Quando ancora le abitazioni era prive di acqua potabile si andava a lavare al fiume o al lavatoio pubblico. La madre di famiglia di una volta, oltre a quest’onere, aveva il carico di tutta una serie di adempimenti a cui non poteva sottrarsi: andare ad attingere l’acqua alla fonte, cucinare, rattoppare, cucire, rassettare la casa, badare ai figli, andare al mulino per la farina, preparare il pane, lavorare al telaio ecc. ecc.
Per andare a lavare al fiume si partiva sempre di prima mattina e l’operazione impegnava tutta la giornata: si ritornava a sera stanche, ma con la biancheria asciutta e profumata di pulito. Appena si arrivava sul posto si accaparrava subito la pietra su cui lavare. Sistemato un capo sporco sotto le ginocchia o inginocchiate a diretto contatto col terreno, le donne iniziavano subito a lavare.
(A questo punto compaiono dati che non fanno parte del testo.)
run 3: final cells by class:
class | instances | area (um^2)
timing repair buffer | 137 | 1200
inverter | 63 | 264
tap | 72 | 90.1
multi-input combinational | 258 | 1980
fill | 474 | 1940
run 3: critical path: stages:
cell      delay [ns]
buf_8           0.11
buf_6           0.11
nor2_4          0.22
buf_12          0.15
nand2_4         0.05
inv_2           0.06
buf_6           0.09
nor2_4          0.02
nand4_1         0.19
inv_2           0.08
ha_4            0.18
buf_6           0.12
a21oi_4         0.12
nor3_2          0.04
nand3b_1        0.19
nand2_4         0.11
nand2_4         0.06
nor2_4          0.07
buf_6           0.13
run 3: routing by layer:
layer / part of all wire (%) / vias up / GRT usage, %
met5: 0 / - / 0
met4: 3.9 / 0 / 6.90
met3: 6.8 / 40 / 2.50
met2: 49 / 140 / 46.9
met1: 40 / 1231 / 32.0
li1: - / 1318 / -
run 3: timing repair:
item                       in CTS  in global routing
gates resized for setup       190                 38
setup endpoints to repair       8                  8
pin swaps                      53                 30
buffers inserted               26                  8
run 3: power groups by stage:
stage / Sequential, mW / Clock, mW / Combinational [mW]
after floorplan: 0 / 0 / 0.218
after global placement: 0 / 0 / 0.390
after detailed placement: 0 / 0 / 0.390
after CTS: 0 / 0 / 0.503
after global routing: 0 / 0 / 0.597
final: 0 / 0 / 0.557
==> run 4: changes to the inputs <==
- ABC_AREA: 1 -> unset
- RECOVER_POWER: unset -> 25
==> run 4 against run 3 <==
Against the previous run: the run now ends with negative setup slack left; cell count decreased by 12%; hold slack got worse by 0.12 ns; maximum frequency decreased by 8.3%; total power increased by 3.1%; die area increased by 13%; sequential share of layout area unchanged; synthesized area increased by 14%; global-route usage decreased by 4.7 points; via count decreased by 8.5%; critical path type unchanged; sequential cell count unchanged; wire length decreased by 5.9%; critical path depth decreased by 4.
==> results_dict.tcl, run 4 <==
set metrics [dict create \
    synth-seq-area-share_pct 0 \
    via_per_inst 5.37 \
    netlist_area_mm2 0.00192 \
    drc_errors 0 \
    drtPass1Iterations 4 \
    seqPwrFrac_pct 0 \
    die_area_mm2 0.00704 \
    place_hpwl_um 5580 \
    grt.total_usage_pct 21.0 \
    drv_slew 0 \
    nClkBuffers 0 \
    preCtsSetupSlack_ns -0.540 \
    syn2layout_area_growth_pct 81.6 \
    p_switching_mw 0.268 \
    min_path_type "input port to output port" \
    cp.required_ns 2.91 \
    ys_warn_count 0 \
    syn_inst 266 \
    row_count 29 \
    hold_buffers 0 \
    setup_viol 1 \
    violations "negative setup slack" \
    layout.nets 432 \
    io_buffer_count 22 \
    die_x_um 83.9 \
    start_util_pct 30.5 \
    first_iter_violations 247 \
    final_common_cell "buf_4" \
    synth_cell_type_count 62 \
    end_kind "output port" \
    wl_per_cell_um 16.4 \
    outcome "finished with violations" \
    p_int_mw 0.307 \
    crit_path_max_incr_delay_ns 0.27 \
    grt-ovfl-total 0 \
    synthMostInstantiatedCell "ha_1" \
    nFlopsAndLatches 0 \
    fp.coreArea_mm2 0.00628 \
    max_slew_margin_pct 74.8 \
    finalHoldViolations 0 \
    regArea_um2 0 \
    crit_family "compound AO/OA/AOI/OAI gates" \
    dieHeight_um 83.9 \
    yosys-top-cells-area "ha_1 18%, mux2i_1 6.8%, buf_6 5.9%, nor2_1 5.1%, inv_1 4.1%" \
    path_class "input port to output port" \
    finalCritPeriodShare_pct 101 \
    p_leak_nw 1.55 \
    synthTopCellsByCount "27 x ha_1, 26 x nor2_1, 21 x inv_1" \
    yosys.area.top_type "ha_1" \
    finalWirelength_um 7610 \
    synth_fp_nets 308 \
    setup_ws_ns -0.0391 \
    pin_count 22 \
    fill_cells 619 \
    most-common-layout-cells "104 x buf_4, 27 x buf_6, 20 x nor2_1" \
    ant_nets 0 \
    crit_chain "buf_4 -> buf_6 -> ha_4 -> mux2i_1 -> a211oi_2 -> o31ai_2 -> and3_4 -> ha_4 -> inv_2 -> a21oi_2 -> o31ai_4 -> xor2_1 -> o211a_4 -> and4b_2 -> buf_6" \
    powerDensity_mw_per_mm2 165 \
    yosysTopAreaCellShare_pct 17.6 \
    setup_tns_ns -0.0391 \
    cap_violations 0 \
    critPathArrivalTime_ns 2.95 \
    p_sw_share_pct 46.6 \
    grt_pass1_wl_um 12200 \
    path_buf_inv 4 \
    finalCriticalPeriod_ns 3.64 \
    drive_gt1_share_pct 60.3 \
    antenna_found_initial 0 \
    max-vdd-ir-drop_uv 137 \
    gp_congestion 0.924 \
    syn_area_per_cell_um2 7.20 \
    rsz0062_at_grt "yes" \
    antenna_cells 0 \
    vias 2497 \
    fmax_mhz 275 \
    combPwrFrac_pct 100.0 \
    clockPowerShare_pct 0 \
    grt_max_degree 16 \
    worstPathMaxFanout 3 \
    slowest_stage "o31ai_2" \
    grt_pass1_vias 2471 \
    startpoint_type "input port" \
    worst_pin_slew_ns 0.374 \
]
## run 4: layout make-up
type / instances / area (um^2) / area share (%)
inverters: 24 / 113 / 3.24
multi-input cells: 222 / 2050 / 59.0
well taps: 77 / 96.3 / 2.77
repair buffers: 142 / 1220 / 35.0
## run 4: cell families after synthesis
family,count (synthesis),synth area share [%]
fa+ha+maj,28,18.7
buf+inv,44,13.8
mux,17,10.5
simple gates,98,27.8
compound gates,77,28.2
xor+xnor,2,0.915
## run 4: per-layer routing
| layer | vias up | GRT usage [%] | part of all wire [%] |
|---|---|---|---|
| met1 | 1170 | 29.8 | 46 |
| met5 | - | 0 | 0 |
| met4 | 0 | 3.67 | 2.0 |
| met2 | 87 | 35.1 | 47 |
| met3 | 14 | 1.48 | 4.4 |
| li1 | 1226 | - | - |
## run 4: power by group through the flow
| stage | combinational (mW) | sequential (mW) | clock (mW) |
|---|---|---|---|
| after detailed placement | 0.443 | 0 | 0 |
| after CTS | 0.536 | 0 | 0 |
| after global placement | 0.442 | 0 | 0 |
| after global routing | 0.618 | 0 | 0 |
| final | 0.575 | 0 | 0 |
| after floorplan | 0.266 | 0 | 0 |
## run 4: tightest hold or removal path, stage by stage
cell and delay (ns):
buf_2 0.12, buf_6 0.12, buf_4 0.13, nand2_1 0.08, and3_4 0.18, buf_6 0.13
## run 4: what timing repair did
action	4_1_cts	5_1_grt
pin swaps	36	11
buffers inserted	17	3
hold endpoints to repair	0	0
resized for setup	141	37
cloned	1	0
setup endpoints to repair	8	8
Fiume e dintorni, diventavano allora scenari e testimoni della routinaria fatica femminile. C’era chi insaponava, chi sciacquava, chi strizzava, chi “mazzijava”, chi sciorinava, chi cantava, chi gridava, chi rimproverava il proprio piccolo per essere andato in acqua. Oggi il bucato si fa con la lavabiancheria; sul mercato ci sono macchine sempre più perfette e sofisticate alla portata di tutti o quasi. Il vero “lusso” consiste nel permettersi di lavare qualche capo a mano, “lusso” che poche donne ancora si permettono.